The organic thin film transistor according to the present invention includes a source electrode and a drain electrode, an active layer which becomes a current path between these electrodes and contains an organic semiconductor compound according to the present invention, a gate electrode which controls a current passing through the current path, and an active layer and a gate electrode. It comprises an insulating layer disposed between. The structure of the organic thin film transistor may be a top contact method or a bottom contact method, as shown in FIG. 1. In the case of the phase contact structure, the source layer and the drain are located above the channel layer.
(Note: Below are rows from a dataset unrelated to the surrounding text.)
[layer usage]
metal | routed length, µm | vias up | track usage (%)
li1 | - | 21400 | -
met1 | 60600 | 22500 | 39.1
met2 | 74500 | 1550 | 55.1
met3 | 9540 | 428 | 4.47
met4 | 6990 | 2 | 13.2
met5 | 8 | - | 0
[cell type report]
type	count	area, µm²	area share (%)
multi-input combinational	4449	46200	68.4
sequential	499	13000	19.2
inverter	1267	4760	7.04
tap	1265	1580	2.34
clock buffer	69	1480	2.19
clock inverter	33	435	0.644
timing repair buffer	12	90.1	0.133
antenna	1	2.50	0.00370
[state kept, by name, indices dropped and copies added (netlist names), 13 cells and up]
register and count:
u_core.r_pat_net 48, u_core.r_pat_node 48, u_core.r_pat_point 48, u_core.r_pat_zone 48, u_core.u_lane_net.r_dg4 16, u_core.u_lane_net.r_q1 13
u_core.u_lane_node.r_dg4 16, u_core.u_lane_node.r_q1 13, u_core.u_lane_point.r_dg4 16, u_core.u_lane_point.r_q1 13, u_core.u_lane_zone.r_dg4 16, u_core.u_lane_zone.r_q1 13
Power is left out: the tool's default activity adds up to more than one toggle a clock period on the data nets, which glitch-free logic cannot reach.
### config.mk
export PLATFORM = sky130hd
export DESIGN_NAME = windowed_throughput_meter
export DESIGN_NICKNAME = d
export VERILOG_FILES = /design/src/rtl/wtm_pkg.sv /design/src/rtl/wtm_fifo.sv /design/src/rtl/wtm_front.sv /design/src/rtl/wtm_back.sv /design/src/rtl/windowed_throughput_meter.sv
export SDC_FILE = /design/constraint.sdc
export NUM_CORES = 2
export LEC_CHECK = 0
export BUFFER_PORTS_ARGS = -buffer_cell sky130_fd_sc_hd__buf_2
export CAP_MARGIN = 0
export CORE_ASPECT_RATIO = 0.9
export CORE_MARGIN = 1.5
export CORE_UTILIZATION = 60
export DETAILED_ROUTE_END_ITERATION = 16
export PLACE_DENSITY = 0.78
export SYNTH_ARGS = -nofsm -noshare
export SYNTH_HDL_FRONTEND = slang
export SYNTH_HIERARCHICAL = 1
export SYNTH_SLANG_ARGS = --single-unit
### constraint.sdc
create_clock -name clk -period 19.7 [get_ports clk]
set_input_delay 3.94 -clock clk [delete_from_list [all_inputs] [get_ports clk]]
set_output_delay 3.94 -clock clk [all_outputs]
set_load 0.02 [all_outputs]
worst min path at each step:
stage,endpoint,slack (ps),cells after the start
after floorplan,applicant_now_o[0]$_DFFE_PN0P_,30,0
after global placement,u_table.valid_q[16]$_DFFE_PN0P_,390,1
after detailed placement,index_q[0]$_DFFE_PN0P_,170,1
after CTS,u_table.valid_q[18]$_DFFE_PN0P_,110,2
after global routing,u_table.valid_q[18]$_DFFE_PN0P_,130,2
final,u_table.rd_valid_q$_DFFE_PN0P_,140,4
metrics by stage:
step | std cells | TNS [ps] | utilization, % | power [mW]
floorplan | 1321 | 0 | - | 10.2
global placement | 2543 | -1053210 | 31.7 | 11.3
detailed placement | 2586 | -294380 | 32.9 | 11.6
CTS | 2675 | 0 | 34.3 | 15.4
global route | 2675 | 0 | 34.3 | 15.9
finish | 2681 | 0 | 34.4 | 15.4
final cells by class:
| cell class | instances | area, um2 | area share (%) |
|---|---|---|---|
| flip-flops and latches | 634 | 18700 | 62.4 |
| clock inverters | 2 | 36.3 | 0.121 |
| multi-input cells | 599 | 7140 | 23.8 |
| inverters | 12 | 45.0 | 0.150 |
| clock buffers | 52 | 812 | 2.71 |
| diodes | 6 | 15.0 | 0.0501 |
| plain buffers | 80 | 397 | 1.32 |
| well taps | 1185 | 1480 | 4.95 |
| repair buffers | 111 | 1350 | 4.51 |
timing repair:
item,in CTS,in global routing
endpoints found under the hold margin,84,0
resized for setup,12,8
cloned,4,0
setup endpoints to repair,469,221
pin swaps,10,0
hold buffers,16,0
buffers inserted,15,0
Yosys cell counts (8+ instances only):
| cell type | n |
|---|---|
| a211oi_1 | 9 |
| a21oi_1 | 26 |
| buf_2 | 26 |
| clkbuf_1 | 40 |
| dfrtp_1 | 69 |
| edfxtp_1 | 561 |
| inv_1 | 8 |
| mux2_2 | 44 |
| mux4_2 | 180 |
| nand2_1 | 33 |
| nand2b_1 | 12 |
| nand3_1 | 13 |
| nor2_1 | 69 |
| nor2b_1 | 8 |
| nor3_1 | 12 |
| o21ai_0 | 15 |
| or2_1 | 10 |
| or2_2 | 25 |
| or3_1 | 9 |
There is no curvature of, which is more desirable because of less interference with the flow of charge in the source and drain portions.
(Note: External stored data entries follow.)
File: config.mk
export PLATFORM = sky130hd
export DESIGN_NAME = pdcd_controller
export DESIGN_NICKNAME = d
export VERILOG_FILES = /design/src/pdcd_pkg.sv /design/src/pdcd_controller.sv
export SDC_FILE = /design/constraint.sdc
export NUM_CORES = 1
export LEC_CHECK = 0
export BUFFER_PORTS_ARGS = -buffer_cell sky130_fd_sc_hd__buf_2
export CORE_MARGIN = 4
export CORE_UTILIZATION = 50
export DETAILED_ROUTE_END_ITERATION = 16
export GPL_TIMING_DRIVEN = 0
export PLACE_DENSITY = 0.82
export SLEW_MARGIN = 20
export SYNTH_ARGS = -nofsm -noshare
export SYNTH_HDL_FRONTEND = slang
export SYNTH_SLANG_ARGS = --single-unit
File: constraint.sdc
create_clock -name clk -period 4.5 [get_ports clk]
set_clock_uncertainty 0.05 [all_clocks]
set_input_delay 0.675 -clock clk [delete_from_list [all_inputs] [get_ports clk]]
set_output_delay 0.675 -clock clk [all_outputs]
set_load 0.05 [all_outputs]
File: src/pdcd_pkg.sv
// shared types, constants and color upscale function for the palette chunk decoder
`default_nettype none

package pdcd_pkg;

	localparam int unsigned PALETTE_ENTRIES_DEF = 256;

	localparam logic [7:0] SKIP_FLAG   = 8'h80;
	localparam logic [7:0] SKIP_MASK   = 8'h7f;
	localparam logic [7:0] COPY_FLAG   = 8'h40;
	localparam logic [7:0] VALUE_MASK  = 8'h3f;
	localparam int unsigned UPSCALE_DIV = 16;

	typedef struct packed {
		logic take;
		logic start;
		logic skip;
		logic set_copy;
		logic set_src;
		logic set_red;
		logic set_green;
		logic set_blue;
		logic mem_read;
		logic copy_wr;
		logic copy_drop;
		logic blue_wr;
		logic null_out;
		logic mark_last;
		logic mark_done;
		logic commit;
	} dp_cmd_t;

	typedef struct packed {
		logic byte_zero;
		logic byte_skip;
		logic byte_copy;
		logic rem_one;
		logic pos_full;
		logic cnt_zero;
		logic copy_ok;
		logic copy_last;
		logic out_free;
	} dp_status_t;

	function automatic logic [7:0] upscale(input logic [5:0] v);
		logic [7:0] wide;
		wide = {v, 2'b00};
		return wide + 8'(v / UPSCALE_DIV);
	endfunction

endpackage

`default_nettype wire

File: src/pdcd_controller.sv
// command parser state machine for the palette chunk decoder
`default_nettype none

module pdcd_controller (
	input  wire logic                 clk,
	input  wire logic                 arst_n,
	input  wire logic                 chunk_valid,
	output logic                      chunk_stall,
	input  wire pdcd_pkg::dp_status_t status,
	output pdcd_pkg::dp_cmd_t         cmd
);
	import pdcd_pkg::*;

	typedef enum logic [3:0] {
		ST_LEN,
		ST_CMD,
		ST_CIDX,
		ST_GREEN,
		ST_BLUE,
		ST_CP_RD,
		ST_CP_WR,
		ST_BLUE_WR,
		ST_NULL
	} state_t;

	state_t state_q;
	state_t state_d;
	logic   done_q;
	logic   done_d;
	logic   emit_q;
	logic   emit_d;

	always_comb begin
		cmd         = '0;
		state_d     = state_q;
		done_d      = done_q;
		emit_d      = emit_q;
		chunk_stall = 1'b1;
		case (state_q)
			ST_LEN: begin
				chunk_stall = 1'b0;
				if (chunk_valid) begin
					cmd.take  = 1'b1;
					cmd.start = 1'b1;
					state_d   = status.byte_zero ? ST_NULL : ST_CMD;
				end
			end
			ST_CMD: begin
				chunk_stall = 1'b0;
				if (chunk_valid) begin
					cmd.take = 1'b1;
					if (status.pos_full) begin
						// palette full, byte is padding
						state_d = status.rem_one ? ST_NULL : ST_CMD;
					end else if (status.byte_skip) begin
						cmd.skip = 1'b1;
						state_d  = status.rem_one ? ST_NULL : ST_CMD;
					end else if (status.byte_copy) begin
						cmd.set_copy = 1'b1;
						state_d      = status.rem_one ? ST_NULL : ST_CIDX;
					end else begin
						cmd.set_red = 1'b1;
						state_d     = status.rem_one ? ST_NULL : ST_GREEN;
					end
				end
			end
			ST_CIDX: begin
				chunk_stall = 1'b0;
				if (chunk_valid) begin
					cmd.take    = 1'b1;
					cmd.set_src = 1'b1;
					done_d      = status.rem_one;
					emit_d      = 1'b0;
					state_d     = ST_CP_RD;
				end
			end
			ST_GREEN: begin
				chunk_stall = 1'b0;
				if (chunk_valid) begin
					cmd.take      = 1'b1;
					cmd.set_green = 1'b1;
					state_d       = status.rem_one ? ST_NULL : ST_BLUE;
				end
			end
			ST_BLUE: begin
				chunk_stall = 1'b0;
				if (chunk_valid) begin
					cmd.take     = 1'b1;
					cmd.set_blue = 1'b1;
					done_d       = status.rem_one;
					state_d      = ST_BLUE_WR;
				end
			end
			ST_CP_RD: begin
				if (status.cnt_zero) begin
					if (!done_q) begin
						state_d = ST_CMD;
					end else if (emit_q) begin
						cmd.commit = 1'b1;
						state_d    = ST_LEN;
					end else begin
						state_d = ST_NULL;
					end
				end else if (status.copy_ok) begin
					cmd.mem_read = 1'b1;
					state_d      = ST_CP_WR;
				end else begin
					cmd.copy_drop = 1'b1;
				end
			end
			ST_CP_WR: begin
				if (status.out_free) begin
					cmd.copy_wr   = 1'b1;
					cmd.mark_last = status.copy_last;
					cmd.mark_done = status.copy_last && done_q;
					emit_d        = 1'b1;
					state_d       = ST_CP_RD;
				end
			end
			ST_BLUE_WR: begin
				if (status.pos_full) begin
					state_d = done_q ? ST_NULL : ST_CMD;
				end else if (status.out_free) begin
					cmd.blue_wr   = 1'b1;
					cmd.mark_last = 1'b1;
					cmd.mark_done = done_q;
					cmd.commit    = done_q;
					state_d       = done_q ? ST_LEN : ST_CMD;
				end
			end
			ST_NULL: begin
				if (status.out_free) begin
					cmd.null_out = 1'b1;
					cmd.commit   = 1'b1;
					state_d      = ST_LEN;
				end
			end
			default: begin
				state_d = ST_LEN;
			end
		endcase
	end

	always_ff @(posedge clk or negedge arst_n) begin
		if (!arst_n) begin
			state_q <= ST_LEN;
			done_q  <= 1'b0;
			emit_q  <= 1'b0;
		end else begin
			state_q <= state_d;
			done_q  <= done_d;
			emit_q  <= emit_d;
		end
	end

endmodule

`default_nettype wire

==> flow_summary_export.csv, run 1 <==
group,metric,value,unit
outcome,status,"completed",
cells_and_area,final_cell_area,899.6,um2
cells_and_area,syn2layout_area_growth,25.26,%
placed_design,port_buffers,28,
setup_path,regToRegSetupSlack,2.68,ns
cells_and_area,nets,138,
synth,synthCells,93,
setup_path,cp_top_family,"compound AO/OA/AOI/OAI gates",
power_and_ir_drop,power_frac_seq,18.6,%
global_route,overflow,0,
cells_and_area,multi_input_area,503.0,um2
drt,routed_wl,1963,um
drt,routedWlPerCell,14.12,um
synth,yosys_register_bits,6,
cells_and_area,diodes,0,
cts,cts_sinks,6,
drt,first_pass_iters,4,
synth,synth_commonest_cells,"nor2_1, inv_1, nand2_1, dfrtp_1, nor3_1",
drt,vias,825,
setup_path,slowest_delay,0.44,ns
drt,drc,0,
timing,fin_setup_tns,0,ns
setup_path,crit_buf_inv,2,
setup_path,rr_endpoint,"state_q[1]",
timing,drv_slew,0,
setup_path,cp_slowest_cell,"nor4b_2",
placed_design,placed_area,877.1,um2
cts,cts_tree,"yes",
floorplanning,rows,13,
placed_design,hpwl,1600,um
global_route,antenna_found_initial,0,
synth,synth_largest_area_cell,"dfrtp_1",
global_route,grt_pass1_wl,3187,um
synth,ys.flop_type,"dfrtp_1",
timing,worstMarginPinSlew,0.4488,ns
global_route,grt_max_degree,11,
power_and_ir_drop,leakage,0.4678,nW
floorplanning,die_y,45.90,um
floorplanning,fp.dieArea,2107,um2
run,drv_cap,0,
setup_path,cp.required,3.77,ns
global_route,grtUsageTotal,21.01,%
synth,synth.cell_area,718.2,um2
floorplanning,initial_core_util,53.85,%
floorplanning,coreArea,1334,um2
power_and_ir_drop,ir_drop,0.0004270,V
setup_path,critPathLaunchType,"register",
setup_path,cp_cell_sequence,"buf_6 > nor4b_2 > a21oi_1 > o31ai_1 > a32o_1 > buf_2",
setup_path,r2r-start,"state_q[0]",
power_and_ir_drop,p_int,282.7,uW
synth,avgSynthCellArea,7.722,um2
timing,fin_crit,2.724,ns
timing,post-route-period-util,60.53,%
timing,hold_viol,0,
floorplanning,io_pins,29,
synth,synthTopCellsByArea,"dfrtp_1, nor2_1, inv_1",
synth,synth_cell_type_count,39,
cells_and_area,regArea,150.1,um2
cts,cts_resized,0,
timing,max_freq,367.1,MHz
timing,hold_slack,0.1978,ns
synth,synth_top_area_share,20.91,%
synth,synth_enable_flop_cells,0,
drt,vias_per_cell,5.935,
timing,setup_violations,0,
power_and_ir_drop,power.total,629.7,uW
synth,synth_warnings,0,
setup_path,r2r_cells,5,
setup_path,end_kind,"output pin",
cells_and_area,drive_gt1_share,37.10,%
cts,clockRootBuffer,"clkbuf_4",
cts,h-tree-depth,1,
synth,syn_nets,105,
power_and_ir_drop,p_sw,346.9,uW
cts,path_clk_slew,0.04,ns
synth,yosysSeqAreaShare,20.91,%
power_and_ir_drop,p_per_area,700.0,nW/um2
drt,drt_iter0_drc,26,
placed_design,place_congestion,0.9126,
setup_path,worstPathArrival,2.00,ns
hold_path,hold_path.class,"input port to async pin",
cells_and_area,num-fill-cells,123,
setup_path,worstPathMaxFanout,10,
floorplanning,die_w,45.90,um
cts,clockBufferDepth,2,
power_and_ir_drop,pwr-share-clk,7.3,%
cts,hold_buffers,0,
setup_path,crit_type,"register to output pin",
timing,rsz0062_at_grt,"no",
cts,cts_buffers,3,
power_and_ir_drop,combPwrFrac,74.0,%
timing,relSlewSlack,70.00,%
global_route,grt_pass1_vias,727,
power_and_ir_drop,switching_share,55.10,%
drt,detail-route-antenna-nets,0,
synth,synth.most_common_cell,"nor2_1",
cts,clk_latency,0.23,ns
synth,ys_async_sr_fraction,100.0,%
cts,cts_setup_buffers,0,
==> worst max-delay path by stage <==
| stage | startpoint | end | slack [ns] | cells past startpoint |
|---|---|---|---|---|
| floorplan | status[4] | cmd[1] | 1.29 | 4 |
| global placement | chunk_valid | cmd[12] | 1.98 | 5 |
| detailed placement | chunk_valid | cmd[12] | 1.94 | 5 |
| CTS | state_q[0] | cmd[0] | 1.79 | 6 |
| global route | state_q[0] | cmd[0] | 1.66 | 6 |
| finish | state_q[0] | cmd[0] | 1.78 | 6 |
==> final cells by class <==
cell class / count / share of cell area [%]
flip-flops and latches: 6 / 16.69
repair buffers: 28 / 15.58
multi-input cells: 73 / 55.91
clock buffers: 3 / 2.503
inverters: 9 / 3.755
well taps: 15 / 2.086
plain buffers: 5 / 3.477
==> cells by family after synthesis <==
kind of cell              synth area share [%]
AOI/OAI and AO/OA                        23.00
xor gates and xnor gates                 1.220
buffers and inverters                    9.059
DFF                                      20.91
muxes                                    5.749
and+or+nand+nor                          40.07
==> layer usage <==
layer / global-route usage [%] / vias up / part of all wire, %
li1: - / 398 / -
met1: 26.97 / 391 / 40
met2: 33.52 / 34 / 50
met3: 3.162 / 2 / 9.5
met4: 10.80 / 0 / 0.76
met5: 0 / - / 0
==> power by group through the flow <==
stage          clock network (mW)  registers, mW  logic [mW]
2_1_floorplan                   0          0.105       0.374
3_3_place_gp                    0          0.115       0.450
3_5_place_dp                    0          0.116       0.460
4_1_cts                    0.0485          0.115       0.463
5_1_grt                    0.0504          0.122       0.506
6_report                   0.0461          0.117       0.466
==> through the flow <==
step,std cells,worst slack (ns),utilization (%)
after floorplan,93,1.289,-
after global placement,136,1.979,65.76
after detailed placement,136,1.936,65.76
after CTS,139,1.789,67.45
after global routing,139,1.660,67.45
final,139,1.776,67.45
==> placed cells by master (no fill, tap or decap), types with 2 or more instances in the layout <==
cell	n
a21oi_1	3
nand2b_1	3
nor3b_1	2
clkbuf_4	3
inv_1	9
buf_2	32
and3_1	3
nor3_1	6
o21ai_0	5
dfrtp_1	6
or3b_1	2
nor2_1	13
nand2_1	9
mux2_4	2
==> sequential cells by signal, summed over array words and instances, names as in the netlist <==
signal	count
emit_q	1
state_q	4
done_q	1
No activity file was read; power rests on OpenSTA's default activity.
As another specific aspect, the present invention provides an organic solar cell comprising the organic semiconductor compound according to the present invention as an electron donor material in an active layer.

The organic solar cell has a high work function with a metal / oil-based conductor (photoactive layer) / metal (Metal-Samicondustor or Insulator-Metal (MSM)) structure, and has a low work function with ITO (indium tin oxide) as a transparent electrode. Al or Ca is used as the cathode. Here, the BHT (Bulk-heterojunction) structure using a semiconductor polymer / C60 composite as a donor and an acceptor as an organic semiconductor will be described as an example. First, the polymer / C60 composite solution, which is a photoactive layer, is spin coated, Coating on the ITO layer to a thickness of about 100nm by inkjet printing or the like method. On top of this, Al or Ca metal is vacuum-deposited and used as a cathode, and an extruder blocking layer (EBL) layer is inserted between the electrode and the photoactive layer to enhance the life of the charge as necessary. As the EBL layer, a mixture of PEDOT and PSS may be used.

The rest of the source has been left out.